The existence in our times of restrictions in the rights of the Jews as compared with the Christian population in any shape or form is neither in accord with the spirit and tendency of the age nor with the policy of the Government looking towards the amalgamation of the Jews with the original population of the Empire.

The count therefore concluded that it was necessary "to permit the Jews to live in all the places of the Empire and engage without any restrictions and on equal terms with all Russian subjects in such crafts and industries as they themselves may choose, in accordance with their habits and abilities." It is scarcely necessary to add that the bold voice of the Russian dignitary, who in a lucid interval spoke up in a manner reminiscent of the civilized West, was not listened to by the bureaucrats of St. Petersburg. Nevertheless, as far as the specific question of Jewish artisans was concerned, the favorable replies were bound to have a decisive effect.

However, red-tape sluggishness managed to retard the decision for several years. In 1863 the question was referred back to the Jewish Committee, only a short time before the dissolution of that body, which for a quarter of a century had perpetrated every conceivable experiment over the "amelioration of the Jews." Thence the matter was transferred to the Committee of Ministers and finally to the Council of State.

In the ministerial body, Valuyev, Minister of the Interior, favored the idea of granting the right of settling outside the Pale to Jewish artisans and mechanics, dependent on certain conditions, "by practising caution and endeavoring to avert the rapid influx into the midst of the population of the interior governments of an element hitherto foreign to it." In reply to Baron Korff, who had advocated the admission of the Jewish artisans beyond the Pale not only with their families but also with Jewish domestics, Valuyev argued that this privilege "will enable Jewish business men of all kinds to reside in the interior governments, under the guise of employes of their coreligionists." "The Jews," according to Valuyev, "will endeavor to transfer their activity to a field economically more favorable to them, and it goes without saying that they will not fail to seize the first best opportunity of exploiting the places of the Empire hitherto inaccessible to them." The Council of State passed the law in the formulation of the Ministry of the Interior, adding the necessary precautions against the entirely legitimate endeavor of Jewish business men "to transfer their activity to a field economically more favorable to them."

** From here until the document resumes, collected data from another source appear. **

File: src/hdl/tnlc_pkg.sv
// ============================================================================
// TDMA node link controller package
// Shared request and response payload types, event codes and link phases.
// ============================================================================
package tnlc_pkg;

   // Event codes carried in the request opcode field.
   typedef enum logic [2:0] {
      OP_FRAME_END     = 3'd0,
      OP_SYNC_WORD     = 3'd1,
      OP_BEACON_ALARM  = 3'd2,
      OP_TIMEOUT_ALARM = 3'd3,
      OP_SEND_REQUEST  = 3'd4
   } opcode_type;

   // Link phases.
   typedef enum logic [1:0] {
      PH_SEARCH   = 2'd0,
      PH_BACKOFF  = 2'd1,
      PH_WAIT_RX  = 2'd2,
      PH_ATTACHED = 2'd3
   } phase_type;

   // Radio commands.
   localparam logic [1:0] RC_NONE = 2'd0;
   localparam logic [1:0] RC_RX   = 2'd1;
   localparam logic [1:0] RC_PWD  = 2'd2;

   // Kinds of transmit scheduled by the send alarm.
   localparam logic SEND_ATTACH = 1'b0;
   localparam logic SEND_DATA   = 1'b1;

   // Configuration register indexes.
   localparam logic [2:0] CSR_NODE_ADDRESS    = 3'd0;
   localparam logic [2:0] CSR_BEACON_PERIOD   = 3'd1;
   localparam logic [2:0] CSR_SAFETY_MARGIN   = 3'd2;
   localparam logic [2:0] CSR_SLOT_LENGTH     = 3'd3;
   localparam logic [2:0] CSR_TIMEOUT_WINDOW  = 3'd4;
   localparam logic [2:0] CSR_MAX_MISSED      = 3'd5;
   localparam logic [2:0] CSR_CONTROL_SLOT    = 3'd6;
   localparam logic [2:0] CSR_BEACON_OVERHEAD = 3'd7;

   // Slot value meaning no slot granted.
   localparam logic [7:0] NO_SLOT      = 8'hFF;
   // Saturation limit of the missed-beacon counter.
   localparam logic [7:0] MISSED_LIMIT = 8'hFF;

   typedef struct packed {
      logic [2:0]  opcode;
      logic [15:0] timestamp;
      logic        crc_ok;
      logic [7:0]  fifo_count;
      logic [7:0]  header_length;
      logic        is_beacon;
      logic [7:0]  sender_address;
      logic        attach_ok;
      logic [7:0]  control_target;
      logic [7:0]  granted_slot;
      logic [3:0]  random_nibble;
   } req_type;

   typedef struct packed {
      logic [1:0]  link_state;
      logic [1:0]  radio_command;
      logic        beacon_alarm_set;
      logic [15:0] beacon_alarm_time;
      logic        timeout_alarm_set;
      logic [15:0] timeout_alarm_time;
      logic        cancel_timeout;
      logic        send_alarm_set;
      logic [15:0] send_alarm_time;
      logic        send_kind;
      logic [7:0]  assigned_slot;
      logic [7:0]  coordinator;
   } rsp_type;

endpackage
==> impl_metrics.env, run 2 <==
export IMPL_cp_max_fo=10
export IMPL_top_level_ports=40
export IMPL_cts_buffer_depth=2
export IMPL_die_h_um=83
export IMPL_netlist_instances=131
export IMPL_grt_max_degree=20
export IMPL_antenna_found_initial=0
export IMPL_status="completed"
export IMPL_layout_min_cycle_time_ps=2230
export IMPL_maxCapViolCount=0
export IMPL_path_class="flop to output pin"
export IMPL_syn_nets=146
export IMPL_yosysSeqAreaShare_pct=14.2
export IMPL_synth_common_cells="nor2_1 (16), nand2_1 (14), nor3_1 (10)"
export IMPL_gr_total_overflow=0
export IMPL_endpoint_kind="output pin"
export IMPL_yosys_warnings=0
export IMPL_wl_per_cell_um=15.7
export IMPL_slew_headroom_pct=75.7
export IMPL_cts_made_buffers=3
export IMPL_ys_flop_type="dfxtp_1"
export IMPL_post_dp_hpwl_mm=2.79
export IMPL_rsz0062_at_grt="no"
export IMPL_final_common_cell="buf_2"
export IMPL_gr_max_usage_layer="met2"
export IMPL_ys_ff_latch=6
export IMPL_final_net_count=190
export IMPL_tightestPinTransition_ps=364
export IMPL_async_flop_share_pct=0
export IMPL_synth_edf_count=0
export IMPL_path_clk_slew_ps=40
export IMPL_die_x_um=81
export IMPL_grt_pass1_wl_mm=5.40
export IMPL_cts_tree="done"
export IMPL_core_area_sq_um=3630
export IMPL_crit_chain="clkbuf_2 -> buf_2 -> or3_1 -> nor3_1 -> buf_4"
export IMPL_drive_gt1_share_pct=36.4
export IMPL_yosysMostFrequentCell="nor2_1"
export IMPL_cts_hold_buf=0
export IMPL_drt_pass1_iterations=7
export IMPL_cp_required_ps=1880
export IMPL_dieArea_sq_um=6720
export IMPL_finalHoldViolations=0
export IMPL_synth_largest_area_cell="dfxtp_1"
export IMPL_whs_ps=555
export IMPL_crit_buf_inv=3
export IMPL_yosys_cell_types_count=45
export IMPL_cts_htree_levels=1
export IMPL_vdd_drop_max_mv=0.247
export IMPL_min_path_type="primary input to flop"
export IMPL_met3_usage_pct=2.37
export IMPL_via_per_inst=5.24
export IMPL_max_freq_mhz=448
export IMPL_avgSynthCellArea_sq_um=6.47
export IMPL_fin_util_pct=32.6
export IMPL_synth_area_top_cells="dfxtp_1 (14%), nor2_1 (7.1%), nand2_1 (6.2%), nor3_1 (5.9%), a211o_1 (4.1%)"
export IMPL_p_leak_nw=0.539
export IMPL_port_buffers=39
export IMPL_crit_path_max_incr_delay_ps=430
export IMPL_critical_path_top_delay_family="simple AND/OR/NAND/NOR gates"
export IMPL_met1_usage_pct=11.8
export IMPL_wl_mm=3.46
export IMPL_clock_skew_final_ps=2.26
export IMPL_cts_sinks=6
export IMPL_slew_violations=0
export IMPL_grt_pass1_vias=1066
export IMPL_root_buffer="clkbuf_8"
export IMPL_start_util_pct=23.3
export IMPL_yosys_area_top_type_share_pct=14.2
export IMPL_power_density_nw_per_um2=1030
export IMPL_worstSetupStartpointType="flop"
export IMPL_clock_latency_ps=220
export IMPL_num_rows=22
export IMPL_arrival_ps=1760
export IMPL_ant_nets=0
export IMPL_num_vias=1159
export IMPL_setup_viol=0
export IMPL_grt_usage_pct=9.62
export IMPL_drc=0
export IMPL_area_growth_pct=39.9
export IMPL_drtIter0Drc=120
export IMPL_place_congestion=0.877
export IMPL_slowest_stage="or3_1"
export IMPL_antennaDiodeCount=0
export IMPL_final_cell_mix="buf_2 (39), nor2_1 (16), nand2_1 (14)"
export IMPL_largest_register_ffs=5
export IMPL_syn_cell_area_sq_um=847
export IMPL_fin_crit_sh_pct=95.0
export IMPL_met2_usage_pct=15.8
### src/sv/isa_pkg.sv
// ----------------------------------------------------------------------------
// Integer stack ALU package
// Shared constants, codes and state types of the integer evaluation stack.
// ----------------------------------------------------------------------------
package isa_pkg;

  localparam int unsigned STACK_DEPTH = 64;
  localparam int unsigned SP_W        = $clog2(STACK_DEPTH + 1);
  localparam int unsigned IDX_W       = $clog2(STACK_DEPTH);
  localparam int unsigned DATA_W      = 32;
  localparam int unsigned CNT_W       = $clog2(DATA_W);
  localparam int unsigned ADD_W       = DATA_W + 2;
  localparam int unsigned KIND_W      = 3;
  localparam int unsigned OP_W        = 5;
  localparam int unsigned DEPTH_OUT_W = 7;
  localparam int unsigned FAULT_W     = 2;

  typedef enum logic [KIND_W-1:0] {
    KIND_PUSH   = 3'd0,
    KIND_POP    = 3'd1,
    KIND_DUP    = 3'd2,
    KIND_UNARY  = 3'd3,
    KIND_BINARY = 3'd4
  } kind_e;

  typedef enum logic [FAULT_W-1:0] {
    FAULT_NONE  = 2'd0,
    FAULT_UNDER = 2'd1,
    FAULT_OVER  = 2'd2
  } fault_e;

  localparam logic [OP_W-1:0] OP_ADD  = 5'd0;
  localparam logic [OP_W-1:0] OP_SUB  = 5'd1;
  localparam logic [OP_W-1:0] OP_MUL  = 5'd2;
  localparam logic [OP_W-1:0] OP_DIV  = 5'd3;
  localparam logic [OP_W-1:0] OP_MOD  = 5'd4;
  localparam logic [OP_W-1:0] OP_EQ   = 5'd5;
  localparam logic [OP_W-1:0] OP_NE   = 5'd6;
  localparam logic [OP_W-1:0] OP_GT   = 5'd7;
  localparam logic [OP_W-1:0] OP_GE   = 5'd8;
  localparam logic [OP_W-1:0] OP_LT   = 5'd9;
  localparam logic [OP_W-1:0] OP_LE   = 5'd10;
  localparam logic [OP_W-1:0] OP_LAND = 5'd11;
  localparam logic [OP_W-1:0] OP_LOR  = 5'd12;
  localparam logic [OP_W-1:0] OP_AND  = 5'd13;
  localparam logic [OP_W-1:0] OP_OR   = 5'd14;
  localparam logic [OP_W-1:0] OP_XOR  = 5'd15;
  localparam logic [OP_W-1:0] OP_SHL  = 5'd16;
  localparam logic [OP_W-1:0] OP_SAR  = 5'd17;
  localparam logic [OP_W-1:0] OP_SHR  = 5'd18;

  localparam logic [OP_W-1:0] UOP_PLUS = 5'd0;
  localparam logic [OP_W-1:0] UOP_NEG  = 5'd1;
  localparam logic [OP_W-1:0] UOP_NOT  = 5'd2;

  typedef enum logic [3:0] {
    ST_IDLE,
    ST_DECODE,
    ST_OPND,
    ST_EXEC,
    ST_ABS_L,
    ST_ABS_R,
    ST_DIV,
    ST_FIX,
    ST_WRITE,
    ST_RD_TOP,
    ST_TOP_LD,
    ST_OUT
  } state_e;

  typedef enum logic [2:0] {
    ADD_SUM,
    ADD_DIFF,
    ADD_NEG_L,
    ADD_NEG_R,
    ADD_DIV,
    ADD_NEG_RES
  } add_sel_e;

endpackage

### src/sv/isa_if.sv
// ----------------------------------------------------------------------------
// Integer stack ALU channels
// Valid/ready channels for command items and result items.
// ----------------------------------------------------------------------------
interface isa_in_if;
  logic                                valid;
  logic                                ready;
  logic        [isa_pkg::KIND_W-1:0]   kind;
  logic signed [isa_pkg::DATA_W-1:0]   push_value;
  logic        [isa_pkg::OP_W-1:0]     op_code;

  modport source (output valid, kind, push_value, op_code, input ready);
  modport sink   (input valid, kind, push_value, op_code, output ready);
endinterface

interface isa_out_if;
  logic                                  valid;
  logic                                  ready;
  logic signed [isa_pkg::DATA_W-1:0]     top_value;
  logic        [isa_pkg::DEPTH_OUT_W-1:0] stack_depth;
  logic                                  div_by_zero;
  logic        [isa_pkg::FAULT_W-1:0]    stack_fault;

  modport source (output valid, top_value, stack_depth, div_by_zero, stack_fault,
                  input ready);
  modport sink   (input valid, top_value, stack_depth, div_by_zero, stack_fault,
                  output ready);
endinterface

### src/sv/integer_stack_alu.sv
// ----------------------------------------------------------------------------
// Integer stack ALU
// Evaluation stack with push, pop, duplicate and unary/binary integer ops.
//
// Usage:
//   in_i carries one command item (kind, push_value, op_code); out_o returns
//   one result item per command: new top (0 when empty), depth, zero-divisor
//   flag and stack fault code. Both channels use valid/ready.
//   A command is taken only while the sequencer is idle. Push, duplicate,
//   unknown kinds and pops that leave nothing to fetch go from decode to
//   output; a pop that fetches a new top first reads the stack RAM (after
//   the operand state for an unknown binary op); unary ops pass execute and
//   write, binary ops an operand state too; div and mod by a nonzero divisor
//   add two absolute-value states, the 32 restoring steps of the divider and
//   a sign fix, all on the single 34-bit adder; the stack RAM has one read port.
//   The result sits in an output register: the next command is accepted
//   while it waits, and a stalled receiver holds the block only when the
//   following result is ready to be loaded.
//   Reset empties the stack and drops any pending result; no clearing pass.
// ----------------------------------------------------------------------------
module integer_stack_alu (
  input  logic              clk_i,
  input  logic              rst_ni,
  isa_in_if.sink            in_i,
  isa_out_if.source         out_o
);

  isa_pkg::state_e   state_q, state_d;
  isa_pkg::add_sel_e add_sel;

  logic [isa_pkg::KIND_W-1:0]  kind_q;
  logic [isa_pkg::DATA_W-1:0]  pv_q;
  logic [isa_pkg::OP_W-1:0]    op_q;
  logic [isa_pkg::SP_W-1:0]    sp_q;
  logic [isa_pkg::DATA_W-1:0]  top_q;
  logic [isa_pkg::DATA_W-1:0]  l_q;
  logic [isa_pkg::DATA_W-1:0]  r_q;
  logic [isa_pkg::DATA_W-1:0]  res_q;
  logic [isa_pkg::DATA_W-1:0]  rem_q;
  logic [isa_pkg::DATA_W-1:0]  quo_q;
  logic [isa_pkg::DATA_W-1:0]  dmag_q;
  logic [isa_pkg::CNT_W-1:0]   cnt_q;
  logic                        two_q;
  logic                        dz_q;
  logic [isa_pkg::FAULT_W-1:0] fault_q;
  logic [isa_pkg::DATA_W-1:0]  rdata_q;

  logic                        out_valid_q;
  logic [isa_pkg::DATA_W-1:0]  out_top_q;
  logic [isa_pkg::SP_W-1:0]    out_sp_q;
  logic                        out_dz_q;
  logic [isa_pkg::FAULT_W-1:0] out_fault_q;

  logic [isa_pkg::DATA_W-1:0]  mem [isa_pkg::STACK_DEPTH];

  logic                        mem_we;
  logic [isa_pkg::SP_W-1:0]    mem_waddr;
  logic [isa_pkg::DATA_W-1:0]  mem_wdata;
  logic [isa_pkg::SP_W-1:0]    mem_raddr;

  logic                        sp_empty, sp_full, sp_two;
  logic                        op_known_bin, op_known_un, op_divmod;
  logic                        in_acc, out_load;

  logic [isa_pkg::ADD_W-1:0]   add_a, add_b, add_sum;
  logic                        add_cin;
  logic [isa_pkg::DATA_W-1:0]  fix_val;
  logic                        fix_neg;
  logic [isa_pkg::DATA_W:0]    div_shift;
  logic [isa_pkg::DATA_W-1:0]  mul_lo;
  logic [isa_pkg::DATA_W-1:0]  sar_res;
  logic [4:0]                  sh;
  logic                        lt, eq;
  logic [isa_pkg::DATA_W-1:0]  res_d;

  assign sp_empty     = (sp_q == '0);
  assign sp_full      = (sp_q == isa_pkg::SP_W'(isa_pkg::STACK_DEPTH));
  assign sp_two       = (sp_q >= isa_pkg::SP_W'(2));
  assign op_known_bin = (op_q <= isa_pkg::OP_SHR);
  assign op_known_un  = (op_q <= isa_pkg::UOP_NOT);
  assign op_divmod    = (op_q == isa_pkg::OP_DIV) || (op_q == isa_pkg::OP_MOD);
  assign in_acc       = in_i.valid && in_i.ready;
  assign out_load     = (state_q == isa_pkg::ST_OUT) && (!out_valid_q || out_o.ready);

  // Next state
  always_comb begin
    state_d = state_q;
    case (state_q)
      isa_pkg::ST_IDLE: begin
        if (in_i.valid) state_d = isa_pkg::ST_DECODE;
      end
      isa_pkg::ST_DECODE: begin
        case (kind_q)
          isa_pkg::KIND_POP:    state_d = sp_two ? isa_pkg::ST_RD_TOP : isa_pkg::ST_OUT;
          isa_pkg::KIND_UNARY: begin
            if (op_known_un) state_d = isa_pkg::ST_EXEC;
            else state_d = sp_two ? isa_pkg::ST_RD_TOP : isa_pkg::ST_OUT;
          end
          isa_pkg::KIND_BINARY: state_d = isa_pkg::ST_OPND;
          default:              state_d = isa_pkg::ST_OUT;
        endcase
      end
      isa_pkg::ST_OPND: begin
        if (op_known_bin) state_d = isa_pkg::ST_EXEC;
        else state_d = sp_empty ? isa_pkg::ST_OUT : isa_pkg::ST_RD_TOP;
      end
      isa_pkg::ST_EXEC: begin
        if (kind_q == isa_pkg::KIND_BINARY && op_divmod && r_q != '0) begin
          state_d = isa_pkg::ST_ABS_L;
        end else begin
          state_d = isa_pkg::ST_WRITE;
        end
      end
      isa_pkg::ST_ABS_L:  state_d = isa_pkg::ST_ABS_R;
      isa_pkg::ST_ABS_R:  state_d = isa_pkg::ST_DIV;
      isa_pkg::ST_DIV: begin
        if (cnt_q == isa_pkg::CNT_W'(isa_pkg::DATA_W - 1)) state_d = isa_pkg::ST_FIX;
      end
      isa_pkg::ST_FIX:    state_d = isa_pkg::ST_WRITE;
      isa_pkg::ST_WRITE:  state_d = isa_pkg::ST_OUT;
      isa_pkg::ST_RD_TOP: state_d = isa_pkg::ST_TOP_LD;
      isa_pkg::ST_TOP_LD: state_d = isa_pkg::ST_OUT;
      isa_pkg::ST_OUT: begin
        if (!out_valid_q || out_o.ready) state_d = isa_pkg::ST_IDLE;
      end
      default:            state_d = isa_pkg::ST_IDLE;
    endcase
  end

  // Control outputs
  always_comb begin
    in_i.ready = 1'b0;
    mem_we     = 1'b0;
    mem_waddr  = sp_q;
    mem_wdata  = pv_q;
    mem_raddr  = sp_q - isa_pkg::SP_W'(1);
    add_sel    = isa_pkg::ADD_DIFF;
    case (state_q)
      isa_pkg::ST_IDLE: in_i.ready = 1'b1;
      isa_pkg::ST_DECODE: begin
        mem_raddr = sp_q - isa_pkg::SP_W'(2);
        if (kind_q == isa_pkg::KIND_PUSH && !sp_full) begin
          mem_we = 1'b1;
        end else if (kind_q == isa_pkg::KIND_DUP && !sp_full) begin
          mem_we    = 1'b1;
          mem_wdata = sp_empty ? '0 : top_q;
        end
      end
      isa_pkg::ST_EXEC: begin
        if (kind_q == isa_pkg::KIND_UNARY) add_sel = isa_pkg::ADD_NEG_R;
        else if (op_q == isa_pkg::OP_ADD) add_sel = isa_pkg::ADD_SUM;
        else add_sel = isa_pkg::ADD_DIFF;
      end
      isa_pkg::ST_ABS_L: add_sel = isa_pkg::ADD_NEG_L;
      isa_pkg::ST_ABS_R: add_sel = isa_pkg::ADD_NEG_R;
      isa_pkg::ST_DIV:   add_sel = isa_pkg::ADD_DIV;
      isa_pkg::ST_FIX:   add_sel = isa_pkg::ADD_NEG_RES;
      isa_pkg::ST_WRITE: begin
        mem_we    = 1'b1;
        mem_wdata = res_q;
      end
      default: ;
    endcase
  end

  // Shared adder
  assign fix_val   = (op_q == isa_pkg::OP_DIV) ? quo_q : rem_q;
  assign fix_neg   = (op_q == isa_pkg::OP_DIV) ? (l_q[isa_pkg::DATA_W-1] ^ r_q[isa_pkg::DATA_W-1])
                                               : l_q[isa_pkg::DATA_W-1];
  assign div_shift = {rem_q, quo_q[isa_pkg::DATA_W-1]};

  always_comb begin
    add_a   = {{2{l_q[isa_pkg::DATA_W-1]}}, l_q};
    add_b   = ~{{2{r_q[isa_pkg::DATA_W-1]}}, r_q};
    add_cin = 1'b1;
    case (add_sel)
      isa_pkg::ADD_SUM: begin
        add_b   = {{2{r_q[isa_pkg::DATA_W-1]}}, r_q};
        add_cin = 1'b0;
      end
      isa_pkg::ADD_DIFF: ;
      isa_pkg::ADD_NEG_L: begin
        add_a = '0;
        add_b = ~{{2{l_q[isa_pkg::DATA_W-1]}}, l_q};
      end
      isa_pkg::ADD_NEG_R: add_a = '0;
      isa_pkg::ADD_DIV: begin
        add_a = {1'b0, div_shift};
        add_b = ~{2'b00, dmag_q};
      end
      isa_pkg::ADD_NEG_RES: begin
        add_a = '0;
        add_b = ~{{2{fix_val[isa_pkg::DATA_W-1]}}, fix_val};
      end
      default: ;
    endcase
  end

  assign add_sum = add_a + add_b + isa_pkg::ADD_W'(add_cin);

  // Result select
  assign sh      = r_q[4:0];
  assign mul_lo  = l_q * r_q;
  assign sar_res = isa_pkg::DATA_W'($signed(l_q) >>> sh);
  assign lt      = add_sum[isa_pkg::ADD_W-1];
  assign eq      = (add_sum[isa_pkg::DATA_W-1:0] == '0);

  always_comb begin
    res_d = '0;
    if (kind_q == isa_pkg::KIND_UNARY) begin
      case (op_q)
        isa_pkg::UOP_PLUS: res_d = r_q;
        isa_pkg::UOP_NEG:  res_d = add_sum[isa_pkg::DATA_W-1:0];
        isa_pkg::UOP_NOT:  res_d = ~r_q;
        default:           res_d = '0;
      endcase
    end else begin
      case (op_q)
        isa_pkg::OP_ADD,
        isa_pkg::OP_SUB:  res_d = add_sum[isa_pkg::DATA_W-1:0];
        isa_pkg::OP_MUL:  res_d = mul_lo;
        isa_pkg::OP_EQ:   res_d = isa_pkg::DATA_W'(eq);
        isa_pkg::OP_NE:   res_d = isa_pkg::DATA_W'(!eq);
        isa_pkg::OP_GT:   res_d = isa_pkg::DATA_W'(!lt && !eq);
        isa_pkg::OP_GE:   res_d = isa_pkg::DATA_W'(!lt);
        isa_pkg::OP_LT:   res_d = isa_pkg::DATA_W'(lt);
        isa_pkg::OP_LE:   res_d = isa_pkg::DATA_W'(lt || eq);
        isa_pkg::OP_LAND: res_d = isa_pkg::DATA_W'((l_q != '0) && (r_q != '0));
        isa_pkg::OP_LOR:  res_d = isa_pkg::DATA_W'((l_q != '0) || (r_q != '0));
        isa_pkg::OP_AND:  res_d = l_q & r_q;
        isa_pkg::OP_OR:   res_d = l_q | r_q;
        isa_pkg::OP_XOR:  res_d = l_q ^ r_q;
        isa_pkg::OP_SHL:  res_d = l_q << sh;
        isa_pkg::OP_SAR:  res_d = sar_res;
        isa_pkg::OP_SHR:  res_d = l_q >> sh;
        default:          res_d = '0;
      endcase
    end
  end

  // Stack RAM
  always_ff @(posedge clk_i) begin
    if (mem_we) mem[mem_waddr[isa_pkg::IDX_W-1:0]] <= mem_wdata;
    rdata_q <= mem[mem_raddr[isa_pkg::IDX_W-1:0]];
  end

  // Control state
  always_ff @(posedge clk_i or negedge rst_ni) begin
    if (!rst_ni) begin
      state_q     <= isa_pkg::ST_IDLE;
      sp_q        <= '0;
      fault_q     <= isa_pkg::FAULT_NONE;
      dz_q        <= 1'b0;
      out_valid_q <= 1'b0;
    end else begin
      state_q <= state_d;
      if (out_load) out_valid_q <= 1'b1;
      else if (out_o.ready) out_valid_q <= 1'b0;
      case (state_q)
        isa_pkg::ST_IDLE: begin
          if (in_acc) begin
            fault_q <= isa_pkg::FAULT_NONE;
            dz_q    <= 1'b0;
          end
        end
        isa_pkg::ST_DECODE: begin
          case (kind_q)
            isa_pkg::KIND_PUSH: begin
              if (sp_full) fault_q <= isa_pkg::FAULT_OVER;
              else sp_q <= sp_q + isa_pkg::SP_W'(1);
            end
            isa_pkg::KIND_POP: begin
              if (sp_empty) fault_q <= isa_pkg::FAULT_UNDER;
              else sp_q <= sp_q - isa_pkg::SP_W'(1);
            end
            isa_pkg::KIND_DUP: begin
              if (sp_empty) begin
                fault_q <= isa_pkg::FAULT_UNDER;
                sp_q    <= isa_pkg::SP_W'(1);
              end else if (sp_full) begin
                fault_q <= isa_pkg::FAULT_OVER;
              end else begin
                sp_q <= sp_q + isa_pkg::SP_W'(1);
              end
            end
            isa_pkg::KIND_UNARY: begin
              if (sp_empty) fault_q <= isa_pkg::FAULT_UNDER;
              else sp_q <= sp_q - isa_pkg::SP_W'(1);
            end
            isa_pkg::KIND_BINARY: begin
              if (!sp_two) begin
                fault_q <= isa_pkg::FAULT_UNDER;
                sp_q    <= '0;
              end else begin
                sp_q <= sp_q - isa_pkg::SP_W'(2);
              end
            end
            default: ;
          endcase
        end
        isa_pkg::ST_EXEC: begin
          if (kind_q == isa_pkg::KIND_BINARY && op_divmod && r_q == '0) dz_q <= 1'b1;
        end
        isa_pkg::ST_WRITE: sp_q <= sp_q + isa_pkg::SP_W'(1);
        default: ;
      endcase
    end
  end

  // Datapath
  always_ff @(posedge clk_i) begin
    if (out_load) begin
      out_top_q   <= sp_empty ? '0 : top_q;
      out_sp_q    <= sp_q;
      out_dz_q    <= dz_q;
      out_fault_q <= fault_q;
    end
    case (state_q)
      isa_pkg::ST_IDLE: begin
        if (in_acc) begin
          kind_q <= in_i.kind;
          pv_q   <= in_i.push_value;
          op_q   <= in_i.op_code;
        end
      end
      isa_pkg::ST_DECODE: begin
        r_q   <= sp_empty ? '0 : top_q;
        two_q <= sp_two;
        if (kind_q == isa_pkg::KIND_PUSH && !sp_full) top_q <= pv_q;
        if (kind_q == isa_pkg::KIND_DUP && sp_empty) top_q <= '0;
      end
      isa_pkg::ST_OPND: l_q <= two_q ? rdata_q : '0;
      isa_pkg::ST_EXEC: begin
        res_q <= res_d;
        if (kind_q == isa_pkg::KIND_UNARY) l_q <= '0;
      end
      isa_pkg::ST_ABS_L: begin
        quo_q <= l_q[isa_pkg::DATA_W-1] ? add_sum[isa_pkg::DATA_W-1:0] : l_q;
        rem_q <= '0;
        cnt_q <= '0;
      end
      isa_pkg::ST_ABS_R: begin
        dmag_q <= r_q[isa_pkg::DATA_W-1] ? add_sum[isa_pkg::DATA_W-1:0] : r_q;
      end
      isa_pkg::ST_DIV: begin
        if (!add_sum[isa_pkg::ADD_W-1]) rem_q <= add_sum[isa_pkg::DATA_W-1:0];
        else rem_q <= div_shift[isa_pkg::DATA_W-1:0];
        quo_q <= {quo_q[isa_pkg::DATA_W-2:0], !add_sum[isa_pkg::ADD_W-1]};
        cnt_q <= cnt_q + isa_pkg::CNT_W'(1);
      end
      isa_pkg::ST_FIX:    res_q <= fix_neg ? add_sum[isa_pkg::DATA_W-1:0] : fix_val;
      isa_pkg::ST_WRITE:  top_q <= res_q;
      isa_pkg::ST_TOP_LD: top_q <= rdata_q;
      default: ;
    endcase
  end

  assign out_o.valid       = out_valid_q;
  assign out_o.top_value   = out_top_q;
  assign out_o.stack_depth = isa_pkg::DEPTH_OUT_W'(out_sp_q);
  assign out_o.div_by_zero = out_dz_q;
  assign out_o.stack_fault = out_fault_q;

  assert property (@(posedge clk_i) disable iff (!rst_ni)
    sp_q <= isa_pkg::SP_W'(isa_pkg::STACK_DEPTH))
    else $error("stack pointer beyond depth");

  assert property (@(posedge clk_i) disable iff (!rst_ni)
    out_valid_q && out_dz_q |-> out_sp_q != '0 && out_fault_q != isa_pkg::FAULT_OVER)
    else $error("zero divisor flagged without a pushed result");

  assert property (@(posedge clk_i) disable iff (!rst_ni)
    out_valid_q && out_fault_q == isa_pkg::FAULT_OVER
      |-> out_sp_q == isa_pkg::SP_W'(isa_pkg::STACK_DEPTH))
    else $error("overflow flagged on a stack that is not full");

  assert property (@(posedge clk_i) disable iff (!rst_ni)
    state_q == isa_pkg::ST_DIV && $past(state_q) == isa_pkg::ST_DIV
      |-> cnt_q == $past(cnt_q) + isa_pkg::CNT_W'(1))
    else $error("divider step count skipped");

endmodule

After nine years of preparation, on June 28, 1865, Alexander II. finally gave his sanction to the law permitting Jewish artisans, mechanics and distillers, including apprentices, to reside all over the Empire. Both in the wording of the law and in its subsequent application the privilege was hedged about by numerous safeguards. Thus, the artisan who wished to settle outside the Pale had to produce not only a certificate from his trade-union testifying to his professional ability but also a testimony from the police that he was not under trial. At stated intervals he had to procure a passport from his native town in the Pale, since outside the Pale his status was that of a temporary resident. In his new place of residence he was permitted to deal only in the wares of his own workmanship. If he happened to be out of work, he was to be sent back to the Pale.